What needs to be done:
When a line in the entries below contains the word "typedef", copy that line.

Raw data:
--- --- ---

### src/rtl/core/sat_pkg.sv
// Shared types and codes of the strongest access point table.
package sat_pkg;

  localparam logic [1:0] CMD_CLEAR = 2'd0;
  localparam logic [1:0] CMD_OFFER = 2'd1;
  localparam logic [1:0] CMD_READ  = 2'd2;

  typedef enum logic [2:0] {
    ACT_INSERTED    = 3'd0,
    ACT_REPLACED    = 3'd1,
    ACT_DUPLICATE   = 3'd2,
    ACT_REJECTED    = 3'd3,
    ACT_CLEARED     = 3'd4,
    ACT_READ_OK     = 3'd5,
    ACT_READ_BEYOND = 3'd6
  } sat_action_e;

  typedef struct packed {
    logic [1:0]         cmd;
    logic [47:0]        mac_address;
    logic signed [7:0]  signal_level;
    logic [3:0]         read_index;
  } sat_req_t;

  typedef struct packed {
    logic [2:0]         action;
    logic [3:0]         slot;
    logic [4:0]         stored_count;
    logic [47:0]        entry_mac;
    logic signed [7:0]  entry_level;
  } sat_rsp_t;

endpackage

### src/rtl/core/sat_table_mem.sv
// Entry memory holding the MAC and signal level of each table slot.
module sat_table_mem #(
  parameter int TABLE_DEPTH = 16,
  parameter int AW          = 4
) (
  input  logic          clk_i,
  input  logic          rd_en_i,
  input  logic [AW-1:0] rd_addr_i,
  output logic [47:0]   rd_mac_o,
  output logic [7:0]    rd_level_o,
  input  logic          wr_en_i,
  input  logic [AW-1:0] wr_addr_i,
  input  logic [47:0]   wr_mac_i,
  input  logic [7:0]    wr_level_i
);

  logic [47:0] mac_mem   [TABLE_DEPTH];
  logic [7:0]  level_mem [TABLE_DEPTH];

  always_ff @(posedge clk_i) begin
    if (wr_en_i) begin
      mac_mem[wr_addr_i]   <= wr_mac_i;
      level_mem[wr_addr_i] <= wr_level_i;
    end
  end

  always_ff @(posedge clk_i) begin
    if (rd_en_i) begin
      rd_mac_o   <= mac_mem[rd_addr_i];
      rd_level_o <= level_mem[rd_addr_i];
    end
  end

endmodule

### src/rtl/core/sat_ctrl.sv
// Command sequencer that scans, updates and reads the entry memory.
module sat_ctrl
  import sat_pkg::*;
#(
  parameter int TABLE_DEPTH = 16,
  parameter int AW          = 4,
  parameter int CW          = 5
) (
  input  logic          clk_i,
  input  logic          rst_ni,
  input  logic          start_i,
  input  sat_req_t      req_i,
  output logic          busy_o,
  output logic          done_o,
  output sat_rsp_t      rsp_o,
  output logic          rd_en_o,
  output logic [AW-1:0] rd_addr_o,
  input  logic [47:0]   rd_mac_i,
  input  logic [7:0]    rd_level_i,
  output logic          wr_en_o,
  output logic [AW-1:0] wr_addr_o,
  output logic [47:0]   wr_mac_o,
  output logic [7:0]    wr_level_o
);

  typedef enum logic [1:0] {
    ST_IDLE,
    ST_SCAN,
    ST_DECIDE,
    ST_READ
  } state_e;

  state_e          state_q, state_d;
  sat_req_t        req_q, req_d;
  logic [CW-1:0]   count_q, count_d;
  logic [CW-1:0]   iss_q, iss_d;
  logic [CW-1:0]   chk_q, chk_d;
  logic [AW-1:0]   weak_q, weak_d;
  logic [7:0]      min_q, min_d;
  logic            done_q, done_d;
  sat_rsp_t        rsp_q, rsp_d;
  logic            accept;
  logic [7:0]      ridx_w;
  logic [7:0]      count_w;
  logic [7:0]      count_d_w;

  function automatic logic [3:0] to_slot(input logic [7:0] v);
    return v[3:0];
  endfunction

  assign accept  = start_i && (state_q == ST_IDLE);
  assign ridx_w  = {4'b0000, req_i.read_index};
  assign count_w = 8'(count_q);

  always_comb begin
    state_d    = state_q;
    req_d      = req_q;
    count_d    = count_q;
    iss_d      = iss_q;
    chk_d      = chk_q;
    weak_d     = weak_q;
    min_d      = min_q;
    done_d     = 1'b0;
    rsp_d      = '0;
    rd_en_o    = 1'b0;
    rd_addr_o  = iss_q[AW-1:0];
    wr_en_o    = 1'b0;
    wr_addr_o  = weak_q;
    wr_mac_o   = req_q.mac_address;
    wr_level_o = req_q.signal_level;

    case (state_q)
      ST_IDLE: begin
        if (accept) begin
          req_d = req_i;
          case (req_i.cmd)
            CMD_CLEAR: begin
              count_d      = '0;
              rsp_d.action = ACT_CLEARED;
              done_d       = 1'b1;
            end
            CMD_OFFER: begin
              if (count_q == '0) begin
                wr_en_o      = 1'b1;
                wr_addr_o    = '0;
                wr_mac_o     = req_i.mac_address;
                wr_level_o   = req_i.signal_level;
                count_d      = CW'(1);
                rsp_d.action = ACT_INSERTED;
                done_d       = 1'b1;
              end else begin
                rd_en_o   = 1'b1;
                rd_addr_o = '0;
                iss_d     = CW'(1);
                chk_d     = '0;
                state_d   = ST_SCAN;
              end
            end
            default: begin
              if (ridx_w < count_w) begin
                rd_en_o   = 1'b1;
                rd_addr_o = ridx_w[AW-1:0];
                state_d   = ST_READ;
              end else begin
                rsp_d.action = ACT_READ_BEYOND;
                done_d       = 1'b1;
              end
            end
          endcase
        end
      end
      ST_SCAN: begin
        if (iss_q < count_q) begin
          rd_en_o   = 1'b1;
          rd_addr_o = iss_q[AW-1:0];
          iss_d     = iss_q + CW'(1);
        end
        if (rd_mac_i == req_q.mac_address) begin
          rsp_d.action = ACT_DUPLICATE;
          rsp_d.slot   = to_slot(8'(chk_q));
          done_d       = 1'b1;
          state_d      = ST_IDLE;
        end else begin
          if ((chk_q == '0) || ($signed(rd_level_i) < $signed(min_q))) begin
            min_d  = rd_level_i;
            weak_d = chk_q[AW-1:0];
          end
          chk_d = chk_q + CW'(1);
          if ((chk_q + CW'(1)) == count_q) begin
            state_d = ST_DECIDE;
          end
        end
      end
      ST_DECIDE: begin
        done_d  = 1'b1;
        state_d = ST_IDLE;
        if (count_q < CW'(TABLE_DEPTH)) begin
          wr_en_o      = 1'b1;
          wr_addr_o    = count_q[AW-1:0];
          count_d      = count_q + CW'(1);
          rsp_d.action = ACT_INSERTED;
          rsp_d.slot   = to_slot(count_w);
        end else if ($signed(req_q.signal_level) > $signed(min_q)) begin
          wr_en_o      = 1'b1;
          wr_addr_o    = weak_q;
          rsp_d.action = ACT_REPLACED;
          rsp_d.slot   = to_slot(8'(weak_q));
        end else begin
          rsp_d.action = ACT_REJECTED;
        end
      end
      ST_READ: begin
        rsp_d.action      = ACT_READ_OK;
        rsp_d.slot        = req_q.read_index;
        rsp_d.entry_mac   = rd_mac_i;
        rsp_d.entry_level = rd_level_i;
        done_d            = 1'b1;
        state_d           = ST_IDLE;
      end
      default: begin
        state_d = ST_IDLE;
      end
    endcase

    count_d_w          = 8'(count_d);
    rsp_d.stored_count = count_d_w[4:0];
  end

  always_ff @(posedge clk_i or negedge rst_ni) begin
    if (!rst_ni) begin
      state_q <= ST_IDLE;
      count_q <= '0;
      done_q  <= 1'b0;
      req_q   <= '0;
      iss_q   <= '0;
      chk_q   <= '0;
      weak_q  <= '0;
      min_q   <= '0;
      rsp_q   <= '0;
    end else begin
      state_q <= state_d;
      count_q <= count_d;
      done_q  <= done_d;
      req_q   <= req_d;
      iss_q   <= iss_d;
      chk_q   <= chk_d;
      weak_q  <= weak_d;
      min_q   <= min_d;
      rsp_q   <= rsp_d;
    end
  end

  assign busy_o = (state_q != ST_IDLE);
  assign done_o = done_q;
  assign rsp_o  = rsp_q;

  a_count_bound : assert property (@(posedge clk_i) disable iff (!rst_ni)
    count_q <= CW'(TABLE_DEPTH))
    else $error("Entry count exceeds the table depth.");

  a_clear_result : assert property (@(posedge clk_i) disable iff (!rst_ni)
    (accept && (req_i.cmd == CMD_CLEAR)) |=> (done_q && (rsp_q.stored_count == 5'd0)))
    else $error("A clear transfer did not answer with an empty table.");

  a_scan_nonempty : assert property (@(posedge clk_i) disable iff (!rst_ni)
    (state_q == ST_SCAN) |-> (count_q != '0))
    else $error("Scan running over an empty table.");

  a_write_idle_only : assert property (@(posedge clk_i) disable iff (!rst_ni)
    wr_en_o |-> !rd_en_o)
    else $error("Memory written and read in the same cycle.");

endmodule

### src/rtl/core/strongest_ap_table_top.sv
// Top level of the strongest access point table.
// A command transfer is taken when start_i is high and busy_o is low, and
// every command gives exactly one result on rsp_o, marked by done_o for a
// single cycle; the receiver cannot stall, so it must take each result in
// the cycle it appears. Clear, an offer into an empty table and a read
// beyond the stored count answer in the cycle after the transfer, and a
// valid read answers from the ST_READ state after its memory read. Any other
// offer scans the stored entries through the memory read port at one entry
// per cycle: a duplicate answers when it is found, and otherwise the offer
// answers from ST_DECIDE. No new command is taken while busy_o is high.
module strongest_ap_table_top
  import sat_pkg::*;
#(
  parameter int TABLE_DEPTH = 16
) (
  input  logic     clk_i,
  input  logic     rst_ni,
  input  logic     start_i,
  input  sat_req_t req_i,
  output logic     busy_o,
  output logic     done_o,
  output sat_rsp_t rsp_o
);

  localparam int AW = (TABLE_DEPTH > 1) ? $clog2(TABLE_DEPTH) : 1;
  localparam int CW = $clog2(TABLE_DEPTH + 1);

  logic          rd_en;
  logic [AW-1:0] rd_addr;
  logic [47:0]   rd_mac;
  logic [7:0]    rd_level;
  logic          wr_en;
  logic [AW-1:0] wr_addr;
  logic [47:0]   wr_mac;
  logic [7:0]    wr_level;

  sat_ctrl #(
    .TABLE_DEPTH(TABLE_DEPTH),
    .AW         (AW),
    .CW         (CW)
  ) u_ctrl (
    .clk_i     (clk_i),
    .rst_ni    (rst_ni),
    .start_i   (start_i),
    .req_i     (req_i),
    .busy_o    (busy_o),
    .done_o    (done_o),
    .rsp_o     (rsp_o),
    .rd_en_o   (rd_en),
    .rd_addr_o (rd_addr),
    .rd_mac_i  (rd_mac),
    .rd_level_i(rd_level),
    .wr_en_o   (wr_en),
    .wr_addr_o (wr_addr),
    .wr_mac_o  (wr_mac),
    .wr_level_o(wr_level)
  );

  sat_table_mem #(
    .TABLE_DEPTH(TABLE_DEPTH),
    .AW         (AW)
  ) u_mem (
    .clk_i     (clk_i),
    .rd_en_i   (rd_en),
    .rd_addr_i (rd_addr),
    .rd_mac_o  (rd_mac),
    .rd_level_o(rd_level),
    .wr_en_i   (wr_en),
    .wr_addr_i (wr_addr),
    .wr_mac_i  (wr_mac),
    .wr_level_i(wr_level)
  );

endmodule

### config.mk
export PLATFORM = sky130hd
export DESIGN_NAME = strongest_ap_table_top
export DESIGN_NICKNAME = d
export VERILOG_FILES = /design/src/rtl/core/sat_pkg.sv /design/src/rtl/core/sat_table_mem.sv /design/src/rtl/core/sat_ctrl.sv /design/src/rtl/core/strongest_ap_table_top.sv
export SDC_FILE = /design/constraint.sdc
export NUM_CORES = 1
export LEC_CHECK = 0
export ABC_AREA = 1
export BUFFER_PORTS_ARGS = -buffer_cell sky130_fd_sc_hd__buf_2
export CELL_PAD_IN_SITES_DETAIL_PLACEMENT = 1
export CELL_PAD_IN_SITES_GLOBAL_PLACEMENT = 1
export CORE_UTILIZATION = 45
export DETAILED_ROUTE_END_ITERATION = 10
export GPL_ROUTABILITY_DRIVEN = 0
export PLACE_DENSITY = 0.7
export SYNTH_ARGS = -nofsm -noshare
export SYNTH_HDL_FRONTEND = slang
export SYNTH_SLANG_ARGS = --single-unit
### constraint.sdc
create_clock -name clk_i -period 16 [get_ports clk_i]
set_input_delay 0.8 -clock clk_i [delete_from_list [all_inputs] [get_ports clk_i]]
set_output_delay 0.8 -clock clk_i [all_outputs]
set_load 0.02 [all_outputs]
# [Word-level counts from Yosys, hierarchy flattened]
# Memory sizes are Yosys's and may differ from the RTL's. A register that Yosys moved wholly into a read port is not among the register bits.
# Index checks and enable logic that the tools add are counted.
[op_classes] addsub=3 order_cmp=5 eq_ne=18 mux=69 bitwise_logic=1 n_reduce_logical=16
[op_table] op="48-bit two-way mux" n=4
[op_table] op="56-bit two-way mux" n=1
[op_table] op="5-bit two-way mux" n=11
[op_table] op="48-bit equality test" n=1
[op_table] op="5-bit one-hot mux with 2 select lines" n=4
[op_table] op="4-bit two-way mux" n=9
[op_table] op="8-bit two-way mux" n=4
[op_table] op="5-bit AND reduction" n=4
[op_table] op="4-bit one-hot mux with 2 select lines" n=2
[op_table] op="5-bit by 1-bit adder with 5-bit output (second input constant)" n=3
[op_table] op="1-bit two-way mux" n=14
[op_table] op="2-bit two-way mux" n=6
[op_table] op="6-bit two-way mux" n=2
[op_table] op="3-bit inequality test (second input constant)" n=4
[op_table] op="3-bit one-hot mux with 4 select lines" n=1
[op_table] op="4-bit one-hot mux with 3 select lines" n=1
[op_table] op="5-bit zero test" n=2
[op_table] op="8-bit greater-than comparator" n=1
[op_table] op="8-bit less-than comparator" n=1
[op_table] op="2-bit inequality test (second input constant)" n=4
[op_table] op="1-bit one-hot mux with 2 select lines" n=4
[op_table] op="3-bit two-way mux" n=2
[op_table] op="2-bit by 1-bit inequality test with 1-bit output (second input constant)" n=3
[op_table] op="2-bit one-hot mux with 3 select lines" n=1
[op_table] op="18 further kinds" n=23
[word_totals] reg_bits=153 ramBits=896 mem_count=2
[memory_table] memory="u_mem.mac_mem" depth=16 width=48 read_ports=1 rd_ports_with_merged_regs=1 write_ports=1 line="sat_table_mem.sv:17" rtl="logic [47:0] mac_mem [TABLE_DEPTH];"
[memory_table] memory="u_mem.level_mem" depth=16 width=8 read_ports=1 rd_ports_with_merged_regs=1 write_ports=1 line="sat_table_mem.sv:18" rtl="logic [7:0] level_mem [TABLE_DEPTH];"

# [Longest topological paths before layout]
[logic_depth] word_depth=7 depth_mapped=18 ltp_nobuf=16

# [By module]
# A second synthesis with hierarchy kept.
[hier_totals] hier_cells=4739 area_unflattened_um2=48372.6
[modules_own_cells] module="sat_table_mem" n_inst=1 cells_per_inst=3690 area_per_inst_um2=40251.1 seq_area_each_um2=28587.4
[modules_own_cells] module="sat_ctrl" n_inst=1 cells_per_inst=1049 area_per_inst_um2=8121.5 seq_area_each_um2=3828.7

# [Worst setup path after synthesis]
# No wires, ideal clock.
[synth_timing] path_type="register -> register" start="reg u_ctrl.count_q[0]" end="mem u_mem.level_mem[10][0] (enable)" setup_time_ns=0.539 arrival_time_ns=5.543 t_required_ns=15.461 path_slack_ns=9.918 stages_incl_launch_ff=13 n_path_buf=0 synth_period_minus_slack_ns=6.082 path_cell_list="dfrtp_1 inv_1 ha_1 inv_1 nor2_1 nand2_1 inv_1 nand4_1 nand2_1 inv_1 nor2_1 inv_1 nor3_1"
[synth_between] elab_chain_len=7 word_cells_on_any_way=14
[synth_lines] item="from (decl)" line="sat_ctrl.sv:35" rtl="logic [CW-1:0] count_q, count_d;"
[synth_lines] item="from (signal assigned)" line="sat_ctrl.sv:182" rtl="count_q <= count_d;"
[synth_lines] item="branches (longest 7 deep; another with 5-bit less-than comparator)"
[synth_lines] item="to (decl)" line="sat_table_mem.sv:18"
# Parallel ways; which one is timed is not known.

# [Worst setup path after layout]
[layout_timing] start="reg u_ctrl.state_q[0]" end="reg u_mem.rd_mac_o[36] (read register of u_mem.mac_mem), data pin"
[layout_between] elab_chain_len=4 word_cells_on_any_way=7
[layout_lines] item="from (decl)" line="sat_ctrl.sv:33" rtl="state_e state_q, state_d;"
[layout_lines] item="from (signal assigned)" line="sat_ctrl.sv:181" rtl="state_q <= state_d;"
[layout_lines] item="2-bit zero test" line="sat_ctrl.sv:51, sat_ctrl.sv:72"
[layout_lines] item="1-bit logical AND" line="sat_ctrl.sv:51" rtl="assign accept = start_i && (state_q == ST_IDLE);"
[layout_lines] item="1-bit two-way mux or 4-bit two-way mux (tied branches)" line="sat_ctrl.sv:74" rtl="if (accept) begin"
[layout_lines] item="1-bit one-hot mux with 2 select lines or 4-bit two-way mux (tied branches)"
[layout_lines] item="to (decl)" line="sat_table_mem.sv:9" rtl="output logic [47:0] rd_mac_o,"
# Parallel ways exist; a longest one is shown, timed or not.
# A chain may end at the register's enable or synchronous reset.

==> run_results.csv <==
group,metric,value,unit
outcome,status,"finished, violations left",
outcome,violations,"design-rule violations",
clock_tree,cts.clk_slew.worst_paths,60,ps
job,drv_cap,0,
clock_tree,ctsHoldBuffers,0,
clock_tree,cts_tree,"yes",
timing,max_freq,0.1681,GHz
detailed_routing,drt_pre_antenna_iters,11,
clock_tree,post_cts_buffers,0,
yosys,syn_area,48230,um2
die,die_w,329.4,um
timing,relSlewSlack,0.2085,
global_routing,grt_pass1_vias,35890,
worst_setup_path,end_kind,"flop",
timing,skew,24.93,ps
clock_tree,cts_resized,0,
detailed_routing,drtIter0Drc,2935,
min_path,hp-class,"in -> async",
clock_tree,clkLatencyLatePin,720,ps
power,p_leak,0.02344,uW
cells_and_area,stdcell_area,53960,um2
clock_tree,numCtsBuffers,119,
worst_setup_path,worstSetupStartpointType,"flop",
die,io_pins,135,
cells_and_area,syn_to_final_growth,11.88,%
detailed_routing,viasPerCell,5.539,
worst_setup_path,required,16450,ps
clock_tree,cts_root_buf,"clkbuf_16",
clock_tree,clock_sinks,1105,
cells_and_area,diodes,0,
detailed_routing,postRouteAntennaNets,0,
detailed_routing,via_count,34420,
yosys,yosysUniqueCellTypes,35,
yosys,synth_warnings,0,
die,start_util,0.4563,
global_routing,gr-total-overflow,0,
detailed_routing,routedWlPerCell,23.36,um
placement,numPortBuffers,134,
global_routing,antenna_found_initial,3,
timing,hold_viol,0,
timing,maxSlewViolCount,0,
detailed_routing,routed_wirelength,145200,um
timing,fin_crit_sh,0.3717,
detailed_routing,post-route-drc-count,14,
die,fp.dieArea,108500,um2
clock_tree,htreeDepth,3,
power,vdd_drop_max,0.1200,mV
yosys,syn_avg_cell_area,10.31,um2
placement,placed_cell_area,50060,um2
worst_setup_path,arrival,6400,ps
die,fp.dieH,329.4,um
placement,pre_cts_ws,9830,ps
cells_and_area,nNetsFinal,4808,
timing,rsz0062_at_grt,"false",
clock_tree,cts_max_path_buffers,3,
global_routing,track_usage,0.2694,
die,rows,119,
cells_and_area,drive_gt1_frac,0.07900,
yosys,ys_ff_latch,1105,
timing,timing.final.ws_setup,10050,ps
timing,setup_tns,0,ps
timing,setup-violations-final,0,
global_routing,grt_pass1_wl,220200,um
worst_setup_path,worstSetupPathType,"reg -> reg",
yosys,syn_inst,4679,
timing,worst_pin_slew,1181,ps
yosys,synth_seq_area_share,0.6721,
global_routing,grt_max_degree,224,
power,powerDensity,190.1,nW/um2
yosys,synthesis.nets,4771,
die,core,105700,um2
timing,min_period,5948,ps
worst_setup_path,path_max_fanout,122,
worst_setup_path,r2r_slack,10050,ps
placement,dp_hpwl,74070,um
-- logic make-up (layout without fill, tap and decap cells) --
| group | count (synthesis) | after routing | share of synthesized area |
|---|---|---|---|
| DFF | 1105 | 1105 | 0.6721 |
| AOI/OAI and AO/OA | 123 | 123 | 0.01339 |
| xor gates and xnor gates | 27 | 27 | 0.004903 |
| muxes | 24 | 24 | 0.004981 |
| adders and majority gates | 27 | 27 | 0.007004 |
| and+or+nand+nor | 2455 | 2455 | 0.2215 |
| buffers and inverters | 918 | 1062 | 0.07611 |
-- report_power, final --
| part | switching (uW) | internal [uW] | leakage (uW) |
|---|---|---|---|
| registers | 192 | 3880 | 0.0107 |
| clock network | 1150 | 1630 | 0.00189 |
| logic | 2550 | 859 | 0.0109 |
| total | 3890 | 6370 | 0.0234 |
-- synth_stat cells --
| cell | n | area (um2) |
|---|---|---|
| a21oi_1 | 23 | 115.1 |
| a21oi_2 | 1 | 8.760 |
| a22oi_1 | 3 | 22.52 |
| and2_1 | 1 | 6.260 |
| buf_1 | 25 | 93.84 |
| buf_2 | 171 | 855.8 |
| buf_4 | 3 | 22.52 |
| clkbuf_1 | 66 | 247.7 |
| dfrtp_1 | 153 | 3829 |
| edfxtp_1 | 952 | 28590 |
| ha_1 | 27 | 337.8 |
| inv_1 | 647 | 2429 |
| inv_2 | 6 | 22.52 |
| mux2i_1 | 24 | 240.2 |
| nand2_1 | 1262 | 4737 |
| nand2_2 | 2 | 12.51 |
| nand2_4 | 4 | 45.04 |
| nand3_1 | 1043 | 5220 |
| nand3_2 | 1 | 10.01 |
| nand4_1 | 21 | 131.4 |
| nor2_1 | 99 | 371.6 |
| nor2_2 | 2 | 12.51 |
| nor2_4 | 2 | 22.52 |
| nor2_8 | 1 | 20.02 |
| nor3_1 | 11 | 55.05 |
| nor3b_1 | 3 | 22.52 |
| nor4_1 | 2 | 12.51 |
| o2111ai_1 | 1 | 8.760 |
| o211ai_1 | 3 | 22.52 |
| o21a_1 | 2 | 15.01 |
| o21ai_0 | 89 | 445.4 |
| o31ai_1 | 1 | 7.510 |
| or2_2 | 1 | 6.260 |
| xnor2_1 | 14 | 122.6 |
| xor2_1 | 13 | 113.9 |
-- layer usage --
layer	wire (um)	global-route usage	share of wire	up-vias
met5	0	0	0	-
met4	2964	0.07246	0.020	0
met3	8615	0.03186	0.059	202
met2	69870	0.4513	0.48	1027
met1	63710	0.3719	0.44	17590
li1	-	-	-	15600
-- cells in the final DEF (no fill, tap or decap), types with 11 or more instances in the layout --
cell type,instances
edfxtp_1,952
nand4_1,21
inv_1,646
nand2_1,1261
clkbuf_8,11
clkbuf_16,123
buf_4,44
nor2_1,92
xnor2_1,14
o21ai_0,87
xor2_1,13
bufinv_16,11
buf_2,133
nand3_1,1043
a21oi_1,16
clkbuf_1,42
dfrtp_1,153
mux2i_1,24
ha_1,27
clkinv_1,26
-- path summary, 6_finish.rpt --
| kind | start | depth (start not counted) | to |
|---|---|---|---|
| worst max-delay path | u_ctrl.state_q[0] | 15 | u_mem.rd_mac_o[36] |
| worst min-delay path | rst_ni | 1 | u_ctrl.req_q[16] |
| worst max register to register | u_ctrl.state_q[0] | 15 | u_mem.rd_mac_o[36] |
| worst min register to register | u_ctrl.min_q[1] | 2 | u_ctrl.min_q[1] |
| max in group asynchronous | rst_ni | 2 | u_ctrl.req_q[57] |
| min in group clk_i | req_i[45] | 3 | u_ctrl.req_q[45] |
-- area by class of cell --
type | instances | area [um2]
clock inverters | 53 | 531.8
flip-flops and latches | 1105 | 32420
well taps | 1391 | 1740
clock buffers | 175 | 3373
multi-input cells | 2656 | 12360
fillers | 11520 | 51750
inverters | 653 | 2465
repair buffers | 181 | 1070
-- stage by stage --
stage | hold WS [ps] | total power (uW) | cells | util
floorplan | 436.7 | 6398 | 4679 | -
global placement | 454.7 | 7410 | 5986 | 0.4735
detailed placement | 461.4 | 7521 | 5986 | 0.4735
CTS | 243.7 | 10310 | 6214 | 0.5104
global route | 299.9 | 10820 | 6214 | 0.5104
finish | 237.9 | 10260 | 6214 | 0.5104
-- critical path, stage by stage, from the launching register on --
cell     delay, ps
dfrtp_1        460
nor2_4         180
inv_2          100
nor2_8         400
buf_4          870
inv_2          130
nor2_4         210
nand2_4        120
nand2_8        640
buf_4          840
buf_4          910
nand3_1        190
nand3_1        150
nand3_1         90
nand3_1        150
nand2_1         60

--- --- ---

Solved problem:
  typedef enum logic [2:0] {
  typedef struct packed {
  typedef struct packed {
  typedef enum logic [1:0] {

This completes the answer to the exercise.